* What you should do *
Check every line in the listing below for "accept". Copy the ones where it occurs.

* Data listing *
$ cat config.mk
export PLATFORM = sky130hd
export DESIGN_NAME = alu_serial_seq
export DESIGN_NICKNAME = d
export VERILOG_FILES = /design/src/rtl/alu_serial_seq.sv
export SDC_FILE = /design/constraint.sdc
export NUM_CORES = 1
export LEC_CHECK = 0
export CORE_UTILIZATION = 48
export DETAILED_ROUTE_END_ITERATION = 6
export GPL_TIMING_DRIVEN = 0
export PLACE_DENSITY = 0.78
export SLEW_MARGIN = 20
export SYNTH_ARGS = -nofsm -noshare
export SYNTH_HDL_FRONTEND = slang
export SYNTH_SLANG_ARGS = --single-unit
$ cat constraint.sdc
create_clock -name clk -period 2.05 [get_ports clk]
set_clock_uncertainty 0.2 [all_clocks]
set_input_delay 0.41 -clock clk [delete_from_list [all_inputs] [get_ports clk]]
set_output_delay 0.41 -clock clk [all_outputs]
set_load 0.05 [all_outputs]
$ cat src/rtl/alu_serial_seq.sv
// Bit-serial ALU sequencer: one WIDTH-bit AND/OR/ADD/SUB/SLT op evaluated LSB-first, one bit per clock.
// Optional build macro ALU_SLT_OVF_FIX_EN: SLT uses set ^ overflow (signed-correct) instead of raw sign.
module alu_serial_seq #(
  parameter int unsigned WIDTH = 32
) (
  input  logic             clk,
  input  logic             rst_n,
  input  logic             start,
  input  logic [WIDTH-1:0] a,
  input  logic [WIDTH-1:0] b,
  input  logic [2:0]       op,
  output logic             busy,
  output logic             done,
  output logic [WIDTH-1:0] result,
  output logic             cout,
  output logic             overflow,
  output logic             zero
);

  localparam int unsigned CW = $clog2(WIDTH);

  localparam logic [1:0] S_IDLE = 2'd0;
  localparam logic [1:0] S_RUN  = 2'd1;
  localparam logic [1:0] S_DONE = 2'd2;

  logic [1:0]       state, state_nxt;
  logic             accept, last;
  logic [WIDTH-1:0] a_sh, b_sh, result_sh;
  logic [2:0]       op_q;
  logic             carry;
  logic [CW-1:0]    cnt;

  logic             abit, bbit, g, p, s, c, sel, less, arith;
  logic [WIDTH-1:0] res_fin;

  // State register
  always_ff @(posedge clk or negedge rst_n) begin
    if (!rst_n) state <= S_IDLE;
    else        state <= state_nxt;
  end

  // Next state; start is only honoured in IDLE and DONE
  always_comb begin
    state_nxt = state;
    accept    = 1'b0;
    last      = 1'b0;
    case (state)
      S_IDLE: begin
        if (start) begin
          state_nxt = S_RUN;
          accept    = 1'b1;
        end
      end
      S_RUN: begin
        if (cnt == CW'(WIDTH - 1)) begin
          state_nxt = S_DONE;
          last      = 1'b1;
        end
      end
      S_DONE: begin
        if (start) begin
          state_nxt = S_RUN;
          accept    = 1'b1;
        end else begin
          state_nxt = S_IDLE;
        end
      end
      default: state_nxt = S_IDLE;
    endcase
  end

  // 1-bit ALU slice plus the values that finalise the op on the MSB step
  always_comb begin
    abit  = a_sh[0];
    bbit  = b_sh[0] ^ op_q[2];
    g     = abit & bbit;
    p     = abit | bbit;
    s     = abit ^ bbit ^ carry;
    c     = (abit & bbit) | (abit & carry) | (bbit & carry);
    arith = op_q[1];
    sel   = s;
    case (op_q[1:0])
      2'b00:   sel = g;
      2'b01:   sel = p;
      default: sel = s;
    endcase
`ifdef ALU_SLT_OVF_FIX_EN
    less = s ^ (carry ^ c);
`else
    less = s;
`endif
    res_fin = {sel, result_sh[WIDTH-1:1]};
    if (op_q[1:0] == 2'b11) res_fin = WIDTH'(less);
  end

  // Datapath: operand shifters, carry flop, bit counter and registered outputs
  always_ff @(posedge clk or negedge rst_n) begin
    if (!rst_n) begin
      a_sh      <= '0;
      b_sh      <= '0;
      result_sh <= '0;
      op_q      <= '0;
      carry     <= 1'b0;
      cnt       <= '0;
      busy      <= 1'b0;
      done      <= 1'b0;
      result    <= '0;
      cout      <= 1'b0;
      overflow  <= 1'b0;
      zero      <= 1'b1;
    end else begin
      busy <= (state_nxt == S_RUN);
      done <= last;
      if (accept) begin
        a_sh  <= a;
        b_sh  <= b;
        op_q  <= op;
        carry <= op[2];
        cnt   <= '0;
      end else if (state == S_RUN) begin
        result_sh <= {sel, result_sh[WIDTH-1:1]};
        carry     <= c;
        a_sh      <= a_sh >> 1;
        b_sh      <= b_sh >> 1;
        cnt       <= cnt + CW'(1);
        if (last) begin
          result   <= res_fin;
          cout     <= arith & c;
          overflow <= arith & (carry ^ c);
          zero     <= (res_fin == '0);
        end
      end
    end
  end

endmodule

==> results of run 1 <==
sequential cells by signal, summed over array words and instances, names as in the netlist, 2 cells and up:
name / flops
result_sh: 31
state: 2
op_q: 3
result: 32
a_sh: 32
b_sh: 32
cnt: 5
cell type report:
class | count | share of cell area [%]
repair buffers | 109 | 13.2
multi-input cells | 501 | 28.3
inverters | 4 | 0.186
flip-flops and latches | 143 | 44.3
clock inverters | 10 | 2.28
well taps | 168 | 2.60
clock buffers | 21 | 5.83
plain buffers | 48 | 3.26
report_power, final:
part	switching (mW)	internal, mW	total (mW)
Clock	1.17	2.25	3.42
Sequential	0.798	3.96	4.76
Combinational	2.74	1.64	4.39
Total	4.71	7.85	12.6
Yosys cell counts, drive strengths merged:
cell    number
inv          4
or2          1
a31oi       56
o21ai       45
nand3        2
nand4        2
and3         1
mux2i        1
nor2b        1
a32o         1
fa           1
nor2        64
nor3         1
nand2b       4
a21oi        4
buf         35
ha           4
o22ai        3
dfstp        1
xor2         2
and2b        1
clkbuf      13
mux2         1
dfrtp      142
a22oi        4
nand2      292
a22o         3
nor4         7
path summary, 6_finish.rpt:
kind	start	endpoint	slack [ps]	cells after the start
min in group asynchronous	rst_n	result[6]$_DFFE_PN0P_	350	2
max	b_sh[0]$_DFFE_PN0P_	zero$_DFFE_PN1P_	-1	5
max reg2reg	b_sh[0]$_DFFE_PN0P_	zero$_DFFE_PN1P_	-1	5
max in group asynchronous	rst_n	b_sh[29]$_DFFE_PN0P_	560	3
min reg2reg	result[18]$_DFFE_PN0P_	result[18]$_DFFE_PN0P_	270	2
min	result[18]$_DFFE_PN0P_	result[18]$_DFFE_PN0P_	270	2
cells by family (layout without fill, tap and decap cells):
| group | count (synthesis) | in the layout |
|---|---|---|
| AO/OA/AOI/OAI | 116 | 116 |
| XOR/XNOR | 2 | 2 |
| adder cells (fa/ha/maj) | 5 | 5 |
| buffers and inverters | 52 | 192 |
| flip-flops | 143 | 143 |
| multiplexers | 2 | 2 |
| AND/OR/NAND/NOR | 376 | 376 |
metrics by stage:
stage	worst slack, ps	total power [mW]
final	-1.50	12.6
after global routing	-55.8	13.3
after floorplan	86.2	7.69
after CTS	29.0	12.5
after global placement	-5040	8.83
after detailed placement	-217	9.09
layer usage:
layer,GRT usage (%),wire [µm]
met1,29.1,6150
met2,40.4,7230
met5,0,0
met4,8.83,297
met3,7.12,1040
worst max-delay path, stage by stage (launching register included):
cell and delay (ps):
dfrtp_1 410, xor2_2 200, fa_1 550, mux2_4 300, o21ai_4 150, a32o_1 180
what timing repair did:
| action | in CTS | in global routing |
|---|---|---|
| setup buffers | 1 | 0 |
| endpoints found under the hold margin | 75 | 0 |
| gates resized for setup | 42 | 9 |
| pin swaps | 1 | 1 |
| setup endpoints to repair | 39 | 5 |
| hold buffers | 1 | 0 |
==> run metrics, run 1 <==
result of the run finished, violations left; failing checks setup timing; Gate Count Post-Synth about 700; Fmax 487 MHz; largest family of logic cells by synthesized area simple AND/OR/NAND/NOR gates; RD Place Congestion between 0.8 and 0.9; post-synthesis compound-gate area fraction ~11%; share of layout cells above drive strength 1 roughly a tenth; Syn. warnings 0; commonest non-fill, non-tap cell in the layout nand2_1; first-pass GRT wire length approximately 24000 µm; overall global routing resource usage 23.9%; FF+latch count, synth 143; 1st-pass router iterations 6; top post-synthesis cells by area dfrtp_1, nand2_1, a31oi_1; Worst-Skew Late Latency ~430 ps; Max-cap violations 0; register area share after synthesis between 50% and 60%; RSZ-0062 raised after global routing true; Clock transition at path regs approximately 60 ps; clock tree buffer depth 2; CP startpoint kind register; CTS H-Tree Depth 4; Root Buffer clkbuf_16; Final Critical Period between 2000 and 2500 ps; mean post-synth cell area slightly below 9 µm²; Final Non-Filler Cells 1004; DP HPWL approximately 10000 µm; Yosys top cell area share approximately 58%; sequential cell area around 3600 µm²; area leader, netlist dfrtp_1; grt total ovfl 0; design area between 8000 and 9000 µm²; CTS tree built; Final Core Density about two thirds; Core Area 12200 µm²; leakage 3.89 nW; most frequent cells in the layout nand2_1, dfrtp_1, clkdlybuf4s50_1; Iteration-0 DRC Markers around 390; Area Overhead vs Synth 32.3%; fin crit share 100%; cts bufs inserted 17; Crit Path Class reg2reg; Netlist cell types 34; crit end category register; Max Slew Vio Count 0; setup ws final -1.50 ps; Port Buffers approximately 110; drt via density between 5 and 6; Mapped Area 6100 µm²; CP arrival 2220 ps; largest net degree at the start of global routing ~80; mux cell area share after synthesis less than 1%; Fillers 990; DRT Wirelength approximately 15000 µm; CP required roughly 2200 ps; pwr dens 1560 nW/µm²; worst rel slew slack between 60% and 70%; nets@finish approximately 900; number of clock sinks between 100 and 150; area of the multi-input gates around 2300 µm²; # rows 40; XOR/XNOR Fraction of Synth Area less than 1%; antenna diode instance count 0; vias roughly 5.3k; drt drc 0; adder-cell share of the synthesized area between 1 and 1.5%; Final Hold Fails 0; worst slew pin tran roughly 570 ps; Hold WS ~270 ps; placed inst area ~7400 µm²; syn nets 771; crit path max fanout 4; Ports 107; vias in the first global route 5087; Hold Path Class reg2reg; Peak VDD IR between 0.6 and 0.7 mV; final setup vio count 1; Die Ht about 110 µm; total die area between 10000 and 15000 µm²; WL per Instance roughly 15 µm; Routed Antenna Nets 0; Simple-Gate Fraction of Synth Area 24.0%; initial antenna violation count 0; setup tns final -1.50 ps; Starting Density 50.0%; placed insts a little under 1k; Die Span X between 100 and 150 µm
Note: power is estimated with default switching activity, not from simulation.
==> run 2, diff against run 1 <==
--- a/config.mk
+++ b/config.mk
@@ -8,6 +8,7 @@
 export CORE_UTILIZATION = 48
 export DETAILED_ROUTE_END_ITERATION = 6
 export GPL_TIMING_DRIVEN = 0
+export MAX_ROUTING_LAYER = met4
 export PLACE_DENSITY = 0.78
 export SLEW_MARGIN = 20
 export SYNTH_ARGS = -nofsm -noshare
==> run 2 against run 1 <==
- clock-buffer cell count did not move
- global-route usage rose by 0.82 points
- sequential cell count did not move
- fmax rose by 0.33%
- the flow now finishes without violations
- power barely moved
- non-clock buffer count did not move
- largest power group unchanged
- register-to-register slack barely moved
- core utilization did not move
- clock power barely moved
==> run metrics, run 2 (synthesis results as in run 1) <==
Fmax 489 MHz (+0.33%); vias in the first global route 5093 (+0.12%); Max Slew Vio Count 0 (unchanged); DP HPWL 10100 µm (unchanged); antenna diode instance count 0 (unchanged); DRT Wirelength 14800 µm (+0.30%); leakage 3.89 nW (unchanged); Final Critical Period 2040 ps (-6.82 ps); fin crit share 99.7% (-0.33 points); share of layout cells above drive strength 1 9.45% (unchanged); pwr dens 1560 nW/µm² (about the same); placed inst area 7400 µm² (unchanged); sequential cell area 3580 µm² (unchanged); M1 WL 6140 µm (-0.26%); Final Core Density 66.1% (unchanged); Die Span X 115 µm (unchanged); CTS H-Tree Depth 4 (unchanged); grt total ovfl 0 (unchanged); Max-cap violations 0 (unchanged); most frequent cells in the layout nand2_1, dfrtp_1, clkdlybuf4s50_1; Root Buffer clkbuf_16; area of the multi-input gates 2280 µm² (unchanged); met2 wire length 7350 µm (+1.7%); WL per Instance 14.7 µm (+0.30%); total die area 13200 µm² (unchanged); CP arrival 2220 ps (about the same); vias 5297 (-0.23%); Starting Density 50.0% (unchanged); Cells on Worst Hold Path 2 (unchanged); CP required 2220 ps (about the same); Final Hold Fails 0 (unchanged); initial antenna violation count 0 (unchanged); max layer used met4; design area 8070 µm² (unchanged); 1st-pass router iterations 5 (-1); CP startpoint kind register; RD Place Congestion 0.816 (+1.5%); cts bufs inserted 17 (unchanged); number of clock sinks 143 (unchanged); slowest cell on the critical path fa_1; Fillers 990 (unchanged); drt via density 5.28 (-0.23%); DP Worst Slack -217 ps (unchanged); # rows 40 (unchanged); Die Ht 115 µm (unchanged); worst slew pin tran 569 ps (-5.40 ps); setup ws final 5.33 ps (+6.82 ps); crit-path cells xor2_2 -> fa_1 -> mux2_4 -> o21ai_4 -> a32o_1; R2R setup slack 5 ps (about the same); Hold Path Class reg2reg; Power Total 12.6 mW (about the same); crit end category register; Area Overhead vs Synth 32.3% (unchanged); Routed Antenna Nets 0 (unchanged); first-pass GRT wire length 24100 µm (about the same); overall global routing resource usage 24.7% (+0.82 points); Peak VDD IR 0.687 mV (about the same); nets@finish 899 (unchanged); largest net degree at the start of global routing 78 (unchanged); Worst-Skew Late Latency 430 ps (about the same); CTS tree built; Port Buffers 106 (unchanged); hold_sp result[18]$_DFFE_PN0P_; Clock transition at path regs 60 ps (about the same); clock tree buffer depth 2 (unchanged); RSZ-0062 raised after global routing true; Met3 Wirelength 1020 µm (-1.4%); reg-to-reg critical path startpoint b_sh[0]$_DFFE_PN0P_; largest registers a_sh: 32 flops, b_sh: 32 flops, result: 32 flops; commonest non-fill, non-tap cell in the layout nand2_1; hold endpoint result[18]$_DFFE_PN0P_; Iteration-0 DRC Markers 365 (-7.4%); crit path max fanout 4 (unchanged); Ports 107 (unchanged); worst rel slew slack 62.1% (+0.36 points); final setup vio count 0 (-1); reg2reg path depth 5 (unchanged); Crit Reg-Reg Endpoint zero$_DFFE_PN1P_; Core Area 12200 µm² (unchanged); result of the run finished, final reports clean; Crit Path Class reg2reg; Worst path max stage delay 550 ps (about the same); drt drc 0 (unchanged)
## run 2: how the worst max path moves through the flow
stage | start | cells past startpoint | end
after global routing | b_sh[0]$_DFFE_PN0P_ | 5 | zero$_DFFE_PN1P_
after floorplan | op_q[2]$_DFFE_PN0P_ | 5 | zero$_DFFE_PN1P_
after CTS | b_sh[0]$_DFFE_PN0P_ | 5 | zero$_DFFE_PN1P_
after detailed placement | op_q[2]$_DFFE_PN0P_ | 5 | zero$_DFFE_PN1P_
final | b_sh[0]$_DFFE_PN0P_ | 5 | zero$_DFFE_PN1P_
after global placement | rst_n | 1 | a_sh[5]$_DFFE_PN0P_
## run 2: metrics by stage
| stage | std cells | TNS, ps | hold WS, ps |
|---|---|---|---|
| final | 1004 | 0 | 272 |
| after global routing | 1004 | -111 | 297 |
| after CTS | 1004 | 0 | 278 |
| after detailed placement | 971 | -1390 | 225 |
| after global placement | 970 | -718570 | 264 |
| after floorplan | 696 | 0 | -85.6 |
## run 2: repair_timing
action                                  4_1_cts  5_1_grt
hold buffers                                  1        0
endpoints found under the setup margin       39        4
resized for setup                            42        9
buffers inserted                              1        0
endpoints found under the hold margin        75        0
pin swaps                                     1        1
## run 2: worst max-delay path: cells and delay by family (launching register included)
family,cells,cell delay (ps)
muxes,1,300
DFF,1,410
AOI/OAI and AO/OA,2,320
adders and majority gates,1,550
xor gates and xnor gates,1,200
## run 2: routing by layer
metal  vias up  GRT usage [%]
li1       2541              -
met1      2557           29.2
met2       175           40.4
met3        24           7.54
met4         0           8.31
met5         -              -
## run 2: cell type report
class                   count  area share, %
multi-input cells         501           28.3
inverters                   4          0.186
plain buffers              48           3.26
flip-flops and latches    143           44.3
well taps                 168           2.60
clock buffers              21           5.83
clock inverters            10           2.28
repair buffers            109           13.2
## run 2: power by group
part | internal, mW | leakage, nW | total (mW) | switching, mW
sequential | 3.96 | 1.80 | 4.75 | 0.794
clock | 2.24 | 0.315 | 3.42 | 1.18
combinational | 1.64 | 1.77 | 4.39 | 2.74
==> run 3, diff against run 2 <==
--- a/config.mk
+++ b/config.mk
@@ -9,7 +9,7 @@
 export DETAILED_ROUTE_END_ITERATION = 6
 export GPL_TIMING_DRIVEN = 0
 export MAX_ROUTING_LAYER = met4
-export PLACE_DENSITY = 0.78
+export PLACE_DENSITY = 0.89
 export SLEW_MARGIN = 20
 export SYNTH_ARGS = -nofsm -noshare
 export SYNTH_HDL_FRONTEND = slang
==> constraint.sdc (replaced) <==
create_clock -name clk -period 1.7 [get_ports clk]
set_clock_uncertainty 0.2 [all_clocks]
set_input_delay 0.34 -clock clk [delete_from_list [all_inputs] [get_ports clk]]
set_output_delay 0.34 -clock clk [all_outputs]
set_load 0.05 [all_outputs]
==> run 3 against run 2 <==
- the run now ends with setup timing left
- worst hold slack worse by 76 ps
- design area is 2.5% higher
- clock power is 11% higher
- first-iteration DRC count is 29% higher
- register-to-register slack worse by 290 ps
- power is 22% higher
- worst setup slack worse by 290 ps
- core utilization is 1.7 points higher
- fmax is 2.9% higher
- via count is 2.0% higher
- sequential share of layout area is 1.1 points lower
- largest power group unchanged
==> run metrics, run 3 (synthesis results as in run 1) <==
R2R setup slack -290 ps (-290 ps); placed insts 971 (unchanged); # rows 40 (unchanged); worst slew pin tran 513 ps (-56.1 ps); Reg power frac 38.1% (+0.3 points); Worst-Skew Late Latency 410 ps (-20 ps); initial antenna violation count 0 (unchanged); first-pass GRT wire length 24700 µm (+2.6%); leakage 3.93 nW (+1.1%); nets@finish 908 (+1.0%); CP startpoint kind register; Starting Density 50.0% (unchanged); 1st-pass router iterations 5 (unchanged); crit path from op_q[2]$_DFFE_PN0P_; drt drc 0 (unchanged); Hold Path Class in2async; DP Worst Slack -340 ps (-123 ps); setup ws final -287 ps (-293 ps); share of layout cells above drive strength 1 20.3% (+11 points); Root Buffer clkbuf_16; slowest cell on the critical path fa_2; Routed Antenna Nets 0 (unchanged); setup tns final -578 ps (-578 ps); WL per Instance 15.6 µm (+5.9%); RSZ-0062 raised after global routing true; drt via density 5.33 (+1.0%); clock tree buffer depth 2 (unchanged); Max-cap violations 0 (unchanged); Net Switching 6.10 mW (+29%); Final Core Density 67.8% (+1.7 points); Sw Share 39.9% (+2.4 points); DRT Wirelength 15800 µm (+6.9%); pwr dens 1850 nW/µm² (+19%); reg-to-reg critical path startpoint op_q[2]$_DFFE_PN0P_; Max Slew Vio Count 0 (unchanged); fin crit share 117% (+17 points); Iteration-0 DRC Markers 470 (+29%); crit-path cells xor2_2 -> fa_2 -> mux2_4 -> o21ai_4 -> a32o_1; Area Overhead vs Synth 35.6%; grt total ovfl 0 (unchanged); Core Area 12200 µm² (unchanged); vias 5404 (+2.0%); number of clock sinks 143 (unchanged); Buf/Inv on CP 0 (unchanged); routing usage on met1 31.5% (+2.3 points); total die area 13200 µm² (unchanged); Final Critical Period 1990 ps (-57.2 ps); result of the run finished, violations left; CTS H-Tree Depth 4 (unchanged); Ports 107 (unchanged); Die Span X 115 µm (unchanged); busiest layer in global routing met2; vias in the first global route 5208 (+2.3%); commonest non-fill, non-tap cell in the layout nand2_1; internal power 9.18 mW (+17%); antenna diode instance count 0 (unchanged); largest net degree at the start of global routing 103 (+32%); grt met2 use 40.8% (+0.40 points); Worst path max stage delay 500 ps (-50 ps); RD Place Congestion 0.802 (-1.7%); overall global routing resource usage 25.2% (+0.48 points); Fmax 503 MHz (+2.9%); crit path max fanout 4 (unchanged); Fillers 922 (-6.9%); DP HPWL 9780 µm (-3.4%); most frequent cells in the layout nand2_1, dfrtp_1, clkdlybuf4s50_1; cts bufs inserted 17 (unchanged); failing checks setup timing; Port Buffers 106 (unchanged); critical path's top delay family adder cells; Final Non-Filler Cells 1014 (+1.0%); crit end category register; final setup vio count 6 (+6); CP arrival 2150 ps (-70 ps); Final Hold Fails 0 (unchanged); Peak VDD IR 0.827 mV (+20%); met3 GRT Util 5.69% (-1.8 points); Comb power frac 37.1% (+2.2 points); part of the power in the clock network 24.8% (-2.4 points); CP required 1860 ps (-360 ps); CTS tree built; largest registers a_sh: 32 flops, b_sh: 32 flops, result: 32 flops; Crit Path Class reg2reg; Die Ht 115 µm (unchanged); worst rel slew slack 65.8% (+3.7 points); Clock transition at path regs 60 ps (about the same)
[run 3: final timing paths]
kind	to	depth (start not counted)
min in group clk	op_q[1]$_DFFE_PN0P_	3
max	zero$_DFFE_PN1P_	5
max reg2reg	zero$_DFFE_PN1P_	5
max in group asynchronous	zero$_DFFE_PN1P_	3
min	result[11]$_DFFE_PN0P_	2
min reg2reg	result[13]$_DFFE_PN0P_	2
[run 3: per-layer routing]
metal | share of wire [%] | wire length [µm]
met5 | 0 | 0
met4 | 1.6 | 257
met3 | 5.6 | 884
met2 | 51 | 8010
met1 | 42 | 6630
[run 3: area by class of cell]
class	count	area, µm²	share of cell area (%)
clock buffer	17	425	5.14
sequential	143	3580	43.3
tap	168	210	2.54
timing repair buffer	117	1040	12.6
clock inverter	15	173	2.09
inverter	4	15.0	0.181
buffer	48	345	4.17
multi-input combinational	502	2480	30.0
[run 3: metrics by stage]
stage | hold WS, ps | total power, mW | area, µm²
detailed placement | 36.8 | 11.0 | 7430
finish | 196 | 15.3 | 8270
CTS | 198 | 14.9 | 8150
floorplan | -156 | 9.35 | 6120
global route | 202 | 16.2 | 8270
global placement | 263 | 10.7 | 7390
[run 3: what timing repair did]
item	in CTS	in global routing
gates resized for setup	153	141
setup endpoints to repair	75	91
gates cloned	2	2
hold endpoints to repair	41	0
buffers inserted	2	4
pin swaps	3	11
hold buffers	1	0
[run 3: power groups by stage]
stage | clock network [mW] | registers, mW | logic, mW
floorplan | 0 | 6.15 | 3.20
global placement | 0 | 5.70 | 5.05
detailed placement | 0 | 5.73 | 5.27
CTS | 3.79 | 5.72 | 5.41
global route | 3.96 | 5.97 | 6.28
finish | 3.79 | 5.81 | 5.67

* Exercise solution *
  logic             accept, last;
    accept    = 1'b0;
          accept    = 1'b1;
          accept    = 1'b1;
      if (accept) begin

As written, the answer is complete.